What does Sodium Cocoyl Sarcosinate do in a cosmetic formula?

This ingredient is a mild anionic surfactant used to cleanse, foam, and improve rinse-off feel in shampoos, face washes, body washes, and toothpastes. It is often chosen when a formula needs dense foam with less stripping than stronger sulfate-type cleansers.

Is Sodium Cocoyl Sarcosinate clean?

From a clean-beauty perspective, this ingredient is generally well accepted and is not a common restricted-list concern. The main quality-control note is impurity management, especially residual amines and nitrosamine-related specifications from processing.

Is Sodium Cocoyl Sarcosinate sustainable?

This material is commonly made from coconut or palm-kernel fatty acids combined with a modified amino-acid building block, so sourcing depends on the fatty-acid supply chain. It is considered readily biodegradable and has a lower persistence profile than many non-biodegradable conditioning or film-forming materials.

Is Sodium Cocoyl Sarcosinate COSMOS-approved?

It is generally permitted in COSMOS-natural formulas and can be used in COSMOS-organic products when supplier documentation and processing meet the standard. Its Green Chemistry fit is solid but not perfect, with renewable fatty-acid content and good biodegradability balanced by chemical conversion steps and feedstock traceability needs.

How does Sodium Cocoyl Sarcosinate work chemically?

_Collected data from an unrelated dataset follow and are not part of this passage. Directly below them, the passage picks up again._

[config.mk]
export PLATFORM = sky130hd
export DESIGN_NAME = ccl_top
export DESIGN_NICKNAME = d
export VERILOG_FILES = /design/src/rtl/ccl_pkg.sv /design/src/rtl/ccl_lut_if.sv /design/src/rtl/ccl_lut.sv /design/src/rtl/ccl_top.sv
export SDC_FILE = /design/constraint.sdc
export NUM_CORES = 1
export LEC_CHECK = 0
export ABC_CLOCK_PERIOD_IN_PS = 3100
export BUFFER_PORTS_ARGS = -buffer_cell sky130_fd_sc_hd__buf_4
export CORE_MARGIN = 2
export CORE_UTILIZATION = 45
export CTS_CLUSTER_DIAMETER = 30
export CTS_CLUSTER_SIZE = 24
export DETAILED_ROUTE_END_ITERATION = 8
export HOLD_SLACK_MARGIN = 0.08
export PLACE_DENSITY_LB_ADDON = 0.1
export SLEW_MARGIN = 20
export SYNTH_ARGS = -nofsm -noshare
export SYNTH_HDL_FRONTEND = slang
export SYNTH_SLANG_ARGS = --single-unit
[constraint.sdc]
create_clock -name i_clk -period 3.1 [get_ports i_clk]
set_input_delay 0.31 -clock i_clk [delete_from_list [all_inputs] [get_ports i_clk]]
set_output_delay 0.31 -clock i_clk [all_outputs]
set_load 0.02 [all_outputs]
[src/rtl/ccl_pkg.sv]
// Shared constants for the configurable lookup logic block
package ccl_pkg;
    // Write port offsets
    localparam logic [3:0] OFS_CTRL = 4'h0;
    localparam logic [3:0] OFS_SEQ = 4'h1;
    localparam logic [3:0] OFS_LUT_BASE = 4'h5;
    localparam logic [3:0] OFS_LUT_STRIDE = 4'h4;
    localparam logic [3:0] OFS_CTRL_A = 4'h0;
    localparam logic [3:0] OFS_CTRL_B = 4'h1;
    localparam logic [3:0] OFS_CTRL_C = 4'h2;
    localparam logic [3:0] OFS_TRUTH = 4'h3;
    // Reset values
    localparam logic [7:0] RST_BYTE = 8'h00;
    localparam logic [3:0] RST_SEQ = 4'h0;
    // Field positions in control A
    localparam int A_EN = 0;
    localparam int A_OUTEN = 3;
    localparam int A_FILT_LO = 4;
    localparam int A_TABLE_CLOCK_SELECT = 6;
    localparam int A_EDGE = 7;
    // Global control field
    localparam int G_EN = 0;
    // Sequential function codes
    localparam logic [3:0] SEQ_OFF = 4'h0;
    localparam logic [3:0] SEQ_DFF = 4'h1;
    localparam logic [3:0] SEQ_JK = 4'h2;
    localparam logic [3:0] SEQ_LATCH = 4'h3;
    localparam logic [3:0] SEQ_RS = 4'h4;
    // Output filter codes
    localparam logic [1:0] FLT_OFF = 2'h0;
    localparam logic [1:0] FLT_SYNC = 2'h1;
    localparam logic [1:0] FLT_FILTER = 2'h2;
    // Input source codes
    localparam logic [3:0] SRC_MASK = 4'h0;
    localparam logic [3:0] SRC_FEEDBACK = 4'h1;
    localparam logic [3:0] SRC_LINK = 4'h2;
    localparam logic [3:0] SRC_EVENT_A = 4'h3;
    localparam logic [3:0] SRC_EVENT_B = 4'h4;
    localparam logic [3:0] SRC_PIN = 4'h5;
    localparam logic [3:0] SRC_PERIPH0 = 4'h6;
    localparam int PERIPH_W = 4;
    // Filter history depth and synchronizer tap
    localparam int FILT_DEPTH = 4;
    localparam int SYNC_TAP = 1;
    localparam int NUM_LUT = 2;
endpackage : ccl_pkg

[src/rtl/ccl_lut_if.sv]
// Carrier between the top and one lookup table unit
`timescale 1ns/1ps
`default_nettype none
interface ccl_lut_if;
    logic en;           // Effective table enable
    logic [7:0] ctrl_a; // Control A image
    logic [7:0] truth;  // Truth bits
    logic [2:0] in;     // Resolved table inputs
    logic direct;       // Raw truth output
    logic out;          // Filtered and edge path output
    logic tick;         // Selected table clock edge
    modport lut (input en, ctrl_a, truth, in, output direct, out, tick);
    modport top (output en, ctrl_a, truth, in, input direct, out, tick);
endinterface : ccl_lut_if
`default_nettype wire

[src/rtl/ccl_lut.sv]
// One lookup table with truth evaluation, filter and edge detector
`timescale 1ns/1ps
`default_nettype none
module ccl_lut (
    input wire logic i_clk,
    input wire logic i_sys_rst,
    ccl_lut_if.lut lb
);
    import ccl_pkg::*;

    logic en_q;                    // Enable seen one cycle late
    logic in2_q;                   // Previous input 2 for clock edge
    logic [FILT_DEPTH-1:0] hist;   // Filter history
    logic filt_val;                // Filter agreed value
    logic edge_prev;               // Edge detector memory
    logic stage;                   // Output of filter option
    logic [1:0] fsel;              // Filter select field

    assign fsel = lb.ctrl_a[A_FILT_LO+1:A_FILT_LO];

    // Truth bit indexed by the inputs
    assign lb.direct = lb.truth[lb.in];

    // Selected table clock: peripheral clock or rising input 2
    assign lb.tick = lb.ctrl_a[A_TABLE_CLOCK_SELECT] ? (lb.in[2] & ~in2_q) : 1'b1;

    // Delayed enable and input 2 history
    always_ff @(posedge i_clk) begin
        if (i_sys_rst) begin
            en_q <= 1'b0;
            in2_q <= 1'b0;
        end else begin
            en_q <= lb.en;
            in2_q <= lb.in[2];
        end
    end

    // Filter history, cleared a cycle after disable
    always_ff @(posedge i_clk) begin
        if (i_sys_rst || !en_q) begin
            hist <= '0;
            filt_val <= 1'b0;
        end else if (lb.tick) begin
            hist <= {hist[FILT_DEPTH-2:0], lb.direct};
            // Output moves only when three samples agree
            if (hist[1] == hist[2] && hist[2] == hist[3]) begin
                filt_val <= hist[3];
            end
        end
    end

    // Filter option select
    always_comb begin
        case (fsel)
            FLT_SYNC: stage = hist[SYNC_TAP];
            FLT_FILTER: stage = filt_val;
            default: stage = lb.direct;
        endcase
    end

    // Edge detector memory, cleared a cycle after disable
    always_ff @(posedge i_clk) begin
        if (i_sys_rst || !en_q) begin
            edge_prev <= 1'b0;
        end else if (lb.tick) begin
            edge_prev <= stage;
        end
    end

    // Final output: rising edge pulse or filtered level
    assign lb.out = !lb.en ? 1'b0 :
        (lb.ctrl_a[A_EDGE] ? (stage & ~edge_prev) : stage);
endmodule : ccl_lut
`default_nettype wire

[src/rtl/ccl_top.sv]
// Configurable lookup logic: two tables, input routing and sequential element
// Contract
// - sequential select writable only while even table off
// - table controls locked except enable while on
// - protected bits accepted with enabling, not disabling write
// - global and per table enable bits
// - output equals truth bit indexed by inputs
// - masked input reads low
// - inputs 0,1 from control B, 2 from C
// - feedback input takes pair registered sequential state
// - link input takes next table direct output; the last table's link input reads low
// - two event lines selectable as inputs
// - pin option uses table's dedicated input pin
// - filter delays two to five; cleared after disable
// - edge detector pulses on rising edge
// - edge detector cleared one cycle after disable
// - sequential uses table clock and filtered paths
// - sequential cleared while even table disabled
// - flip-flop loads data when gate high
// - jk holds, clears, sets, toggles
// - latch transparent while gate high
// - rs latch sets and clears, both forbidden
// - sequential select codes zero to four
// - clock select peripheral clock or input 2
// - filter select codes off, sync, filter
// - table outputs are events, events are inputs
`timescale 1ns/1ps
`default_nettype none
module ccl_top (
    input wire logic i_clk,
    input wire logic i_sys_rst,
    input wire logic i_wr,
    input wire logic [3:0] i_wr_addr,
    input wire logic [7:0] i_wr_data,
    input wire logic [3:0] i_rd_addr,
    output logic [7:0] o_rd_data,
    input wire logic i_event_line_a,
    input wire logic i_event_line_b,
    input wire logic [5:0] i_table_pin,
    input wire logic [7:0] i_periph,
    output logic [1:0] o_table_output_event,
    output logic [1:0] o_pin_out,
    output logic [1:0] o_pin_oe,
    output logic o_sequential_output
);
    import ccl_pkg::*;

    logic glob_en;                      // Global enable
    logic [3:0] seq_sel;                // Sequential function select
    logic [7:0] ctrl_a [NUM_LUT];       // Table control A
    logic [7:0] ctrl_b [NUM_LUT];       // Table control B
    logic [7:0] ctrl_c [NUM_LUT];       // Table control C
    logic [7:0] truth [NUM_LUT];        // Truth bits
    logic [7:0] s1, s2, s3;             // Three stage pin and event sync
    logic [7:0] clean;                  // Debounced external inputs
    logic [NUM_LUT-1:0] lut_en;         // Effective table enables
    logic [NUM_LUT-1:0] lut_out;        // Table outputs
    logic [NUM_LUT-1:0] lut_direct;     // Raw truth outputs
    logic [NUM_LUT-1:0] lut_tick;       // Table clock edges
    logic seq_q;                        // Sequential state
    logic seq_out;                      // Sequential output
    logic next_seq;                     // Next sequential state

    ccl_lut_if lif [NUM_LUT] ();

    // Decode of one input source
    function automatic logic src_pick(input logic [3:0] sel, input logic fb, input logic link,
                                      input logic eva, input logic evb, input logic pin,
                                      input logic [PERIPH_W-1:0] per);
        logic [3:0] pidx;
        pidx = sel - SRC_PERIPH0;
        case (sel)
            SRC_MASK: src_pick = 1'b0;
            SRC_FEEDBACK: src_pick = fb;
            SRC_LINK: src_pick = link;
            SRC_EVENT_A: src_pick = eva;
            SRC_EVENT_B: src_pick = evb;
            SRC_PIN: src_pick = pin;
            default: begin
                if (sel >= SRC_PERIPH0 && pidx < 4'(PERIPH_W)) begin
                    src_pick = per[pidx[1:0]];
                end else begin
                    src_pick = 1'b0;
                end
            end
        endcase
    endfunction : src_pick

    // Decode helper: whether an offset hits the given register of table n
    function automatic logic lut_hit(input logic [3:0] addr, input int n, input logic [3:0] reg_ofs);
        lut_hit = addr == 4'(OFS_LUT_BASE + 4'(n) * OFS_LUT_STRIDE + reg_ofs);
    endfunction : lut_hit

    // Global control and sequential select
    always_ff @(posedge i_clk) begin
        if (i_sys_rst) begin
            glob_en <= 1'b0;
            seq_sel <= RST_SEQ;
        end else if (i_wr) begin
            if (i_wr_addr == OFS_CTRL) begin
                glob_en <= i_wr_data[G_EN];
            end
            // Ignored while the even table is on
            if (i_wr_addr == OFS_SEQ && !ctrl_a[0][A_EN]) begin
                seq_sel <= i_wr_data[3:0];
            end
        end
    end

    // Per table control writes with enable protection
    generate
        for (genvar n = 0; n < NUM_LUT; n++) begin : g_regs
            always_ff @(posedge i_clk) begin
                if (i_sys_rst) begin
                    ctrl_a[n] <= RST_BYTE;
                    ctrl_b[n] <= RST_BYTE;
                    ctrl_c[n] <= RST_BYTE;
                    truth[n] <= RST_BYTE;
                end else if (i_wr) begin
                    if (lut_hit(i_wr_addr, n, OFS_CTRL_A)) begin
                        if (!ctrl_a[n][A_EN]) begin
                            ctrl_a[n] <= i_wr_data;
                        end else begin
                            ctrl_a[n][A_EN] <= i_wr_data[A_EN];
                        end
                    end
                    if (lut_hit(i_wr_addr, n, OFS_CTRL_B) && !ctrl_a[n][A_EN]) begin
                        ctrl_b[n] <= i_wr_data;
                    end
                    if (lut_hit(i_wr_addr, n, OFS_CTRL_C) && !ctrl_a[n][A_EN]) begin
                        ctrl_c[n] <= i_wr_data;
                    end
                    if (lut_hit(i_wr_addr, n, OFS_TRUTH)) begin
                        truth[n] <= i_wr_data;
                    end
                end
            end
        end
    endgenerate

    // Register readback, one cycle after the address
    always_ff @(posedge i_clk) begin
        if (i_sys_rst) begin
            o_rd_data <= RST_BYTE;
        end else begin
            o_rd_data <= RST_BYTE;
            if (i_rd_addr == OFS_CTRL) begin
                o_rd_data <= {7'h00, glob_en};
            end else if (i_rd_addr == OFS_SEQ) begin
                o_rd_data <= {4'h0, seq_sel};
            end
            for (int n = 0; n < NUM_LUT; n++) begin
                if (lut_hit(i_rd_addr, n, OFS_CTRL_A)) begin
                    o_rd_data <= ctrl_a[n];
                end else if (lut_hit(i_rd_addr, n, OFS_CTRL_B)) begin
                    o_rd_data <= ctrl_b[n];
                end else if (lut_hit(i_rd_addr, n, OFS_CTRL_C)) begin
                    o_rd_data <= ctrl_c[n];
                end else if (lut_hit(i_rd_addr, n, OFS_TRUTH)) begin
                    o_rd_data <= truth[n];
                end
            end
        end
    end

    // Pin and event synchronizer; a change counts when stages two and three agree
    always_ff @(posedge i_clk) begin
        if (i_sys_rst) begin
            s1 <= 8'h00;
            s2 <= 8'h00;
            s3 <= 8'h00;
            clean <= 8'h00;
        end else begin
            s1 <= {i_event_line_b, i_event_line_a, i_table_pin};
            s2 <= s1;
            s3 <= s2;
            clean <= (s2 & s3) | (clean & (s2 ^ s3));
        end
    end

    // Table units and their input routing
    generate
        for (genvar n = 0; n < NUM_LUT; n++) begin : g_lut
            logic link_in;
            assign link_in = (n + 1 < NUM_LUT) ? lut_direct[(n + 1) % NUM_LUT] : 1'b0;
            assign lut_en[n] = glob_en & ctrl_a[n][A_EN];
            assign lif[n].en = lut_en[n];
            assign lif[n].ctrl_a = ctrl_a[n];
            assign lif[n].truth = truth[n];
            // Inputs 0 and 1 from control B, input 2 from control C
            assign lif[n].in[0] = src_pick(ctrl_b[n][3:0], seq_q, link_in, clean[6], clean[7],
                                           clean[3*n], i_periph[4*n +: PERIPH_W]);
            assign lif[n].in[1] = src_pick(ctrl_b[n][7:4], seq_q, link_in, clean[6], clean[7],
                                           clean[3*n+1], i_periph[4*n +: PERIPH_W]);
            assign lif[n].in[2] = src_pick(ctrl_c[n][3:0], seq_q, link_in, clean[6], clean[7],
                                           clean[3*n+2], i_periph[4*n +: PERIPH_W]);
            assign lut_out[n] = lif[n].out;
            assign lut_direct[n] = lif[n].direct;
            assign lut_tick[n] = lif[n].tick;
            ccl_lut u_lut (
                .i_clk(i_clk),
                .i_sys_rst(i_sys_rst),
                .lb(lif[n])
            );
        end
    endgenerate

    // Next state of the sequential element, even table data, J or set, odd table gate, K or reset
    always_comb begin
        next_seq = seq_q;
        case (seq_sel)
            SEQ_DFF: begin
                if (lut_tick[0] && lut_out[1]) begin
                    next_seq = lut_out[0];
                end
            end
            SEQ_JK: begin
                if (lut_tick[0]) begin
                    case ({lut_out[0], lut_out[1]})
                        2'b01: next_seq = 1'b0;
                        2'b10: next_seq = 1'b1;
                        2'b11: next_seq = ~seq_q;
                        default: next_seq = seq_q;
                    endcase
                end
            end
            SEQ_LATCH: next_seq = lut_out[1] ? lut_out[0] : seq_q;
            SEQ_RS: begin
                if (lut_out[0] && !lut_out[1]) begin
                    next_seq = 1'b1;
                end else if (lut_out[1] && !lut_out[0]) begin
                    next_seq = 1'b0;
                end else begin
                    next_seq = seq_q;
                end
            end
            default: next_seq = 1'b0;
        endcase
    end

    // Sequential state, held clear while the even table is off
    always_ff @(posedge i_clk) begin
        if (i_sys_rst || !lut_en[0]) begin
            seq_q <= 1'b0;
        end else begin
            seq_q <= next_seq;
        end
    end

    // Latch modes are transparent; flip-flop modes show the state
    assign seq_out = !lut_en[0] ? 1'b0 :
        (seq_sel == SEQ_LATCH || seq_sel == SEQ_RS) ? next_seq : seq_q;

    // Event and pin outputs; the pair sequential output replaces the even table
    assign o_table_output_event[0] = (seq_sel == SEQ_OFF) ? lut_out[0] : seq_out;
    assign o_table_output_event[1] = lut_out[1];
    assign o_pin_out = o_table_output_event;
    assign o_pin_oe = {lut_en[1] & ctrl_a[1][A_OUTEN], lut_en[0] & ctrl_a[0][A_OUTEN]};
    assign o_sequential_output = seq_out;
endmodule : ccl_top
`default_nettype wire

==> metrics.md <==
| Metric | Value |
|---|---|
| Status | complete, but fails checks |
| Violated checks | setup timing |
| Routed len/inst | ~19 um |
| Filler Cells Inserted | 1237 |
| P_sw | 1.07 mW |
| Initial DRC Count | 450 |
| Skew final | 10.2 ps |
| GP Congestion | around 0.92 |
| Worst Hold Launch | i_table_pin[2] |
| Maximum fanout along the worst path | 4 |
| Synth async-reset ratio | 0% |
| Sequential area share after synthesis | 48.6% |
| Final worst slack | -676 ps |
| Top Ports | 50 |
| Worst slew pin tran | 826 ps |
| First-pass GRT wire length | 28.2 mm |
| Commonest cells in the netlist | 67 x and2_1, 64 x edfxtp_1, 62 x dfxtp_1 |
| Layout cells sized above 1 | 24.8% |
| Maximum VDD drop | ~450 uV |
| Core area | 14000 um^2 |
| Final cell count without fillers | 933 |
| Int Pwr | 3.23 mW |
| Number of global-route vias before repair | 5303 |
| Cell variety after synth | 69 |
| Largest net degree at the start of global routing | 70 |
| YS warnings | 0 |
| Synth Instances | 630 |
| Kind of critical path | flop to output port |
| DP HPWL | 12.9 mm |
| Count leader, synth | and2_1 |
| Clock Sinks | 126 |
| Largest cells by area after synthesis | edfxtp_1 30%, dfxtp_1 19%, and2_1 6.4% |
| Max Cap Viol | 0 |
| Number of cells on the worst reg-to-reg path | 13 |
| Post-synth top flop | edfxtp_1 |
| Total GRT Usage | 23.5% |
| Die Span Y | 124 um |
| Root buffer cell | clkbuf_16 |
| CP peak stage delay | between 500 and 600 ps |
| RR Startpoint | ctrl_b[1][0] |
| Clock Latency Late Sink | approximately 420 ps |
| GR Overflow Total | 0 |
| Layout area overhead | 25.6% |
| CTS Buf Count | 17 |
| Drc violations | 0 |
| Worst-path clk slew | 60 ps |
| Die ar. | 15400 um^2 |
| Post-route ant nets | 0 |
| Pwr dens | 526 nW/um^2 |
| CP endpoint kind | output port |
| ANT cells | 0 |
| R2r setup slk | -260 ps |
| Clock share of power | 48.5% |
| 1st-pass router iterations | 5 |
| Cells along the critical path | mux4_2, o211a_4, or2_4, a2111o_1, and4_4, o21ai_4, mux2i_1, a311oi_2, a22o_2, a31oi_4, buf_6 |
| Hold endpoint | s1[2] |
| CTS tree | yes |
| Storage cell area | 3160 um^2 |
| Antenna violations before repair | 1 |
| Pins Over Slew Limit | 0 |
| Share of the synthesized area in the top cell type | 29.6% |
| Slew Limit Headroom | 44.8% |
| H-tree depth | 4 |
| Max Buffers Root-to-Sink | 2 |
| Final setup viols | 6 |
| Via total after detailed routing | 5312 |
| Worst hold stages | 2 |
| Final Util | 58.4% |
| Initial Utilization | approximately 46% |
| FF+latch count, synth | roughly 130 |
| HP Class | input port to flop |
| Number of flops mapped to enable cells by yosys | 64 |
| WP buf/inv | 1 |
| Nets@finish | 793 |
| # rows | 43 |
| Vias per cell | 5.69 |
| Multi-input gate area | around 3200 um^2 |
| # port buffers | 49 |
| Net Sw Frac | 24.9% |
| Startpoint class of the critical path | flop |
| FF-to-FF End | seq_q |
| Mapped Area | between 6000 and 7000 um^2 |
| Net Count, Synth | 683 |
| F_max | 0.265 GHz |
| Seq pwr share | between 40% and 50% |
| DP Cell Count | 893 |
| Die W | about 120 um |
| Logic pwr share | 8.6% |
| Final Hold Viols | 0 |
| Arrival time worst endpoint | about 3500 ps |
| Routed WL | between 15 and 20 mm |
| Period Utilization, post-route | 122% |
| Syn Area/Cell | 10.3 um^2 |
| Largest area contributor in the netlist | edfxtp_1 |
| Unrepaired setup endpoints after global routing | true |
| Static Leak | 3.32 nW |
| Minimum clock period | about 3800 ps |
| CP max-delay cell | mux4_2 |
| CP required | 2790 ps |
| Delay-heaviest family, CP | compound AO/OA/AOI/OAI gates |
==> timing repair <==
| item | CTS | global route |
|---|---|---|
| resized for setup | 6 | 9 |
| pin swaps | 6 | 7 |
| endpoints found under the setup margin | 6 | 7 |
| hold endpoints to repair | 2 | 0 |
| hold buffers | 2 | 0 |
| buffers inserted | 4 | 2 |
==> worst max-delay path by stage <==
stage                       from                 endpoint  slack [ps]  cells after the start
finish              ctrl_b[1][0]  o_table_output_event[0]        -680                     11
global route            clean[7]             o_pin_out[0]        -860                     14
CTS                 ctrl_b[1][1]             o_pin_out[0]        -680                     12
detailed placement  ctrl_b[1][1]             o_pin_out[0]        -440                     13
global placement    ctrl_b[1][0]             o_pin_out[0]        -320                     11
floorplan           ctrl_b[1][1]  o_table_output_event[0]        -340                     13
==> metal layers <==
layer  vias up  GRT usage, %  routed length [um]
li1       2531             -                   -
met1      2555          30.9                7840
met2       183          36.9                8200
met3        41          6.33                1130
met4         2          9.58                 530
met5         -             0                  10
==> power by group through the flow <==
stage                     registers, mW  clock network [mW]  logic (mW)
final                              1.84                2.09       0.371
after global routing               1.85                2.19       0.400
after CTS                          1.84                2.12       0.357
after detailed placement           1.88                   0       0.347
after global placement             1.87                   0       0.343
after floorplan                    1.87                   0       0.189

The molecule is an acyl amino-acid surfactant with a fatty tail and an anionic carboxylate head, which gives it cleansing power plus relatively mild skin feel. It is typically used in rinse-off systems at a few percent active matter, performs best around mildly acidic to neutral pH, and is often blended with amphoteric or nonionic surfactants to tune foam, viscosity, and irritation profile.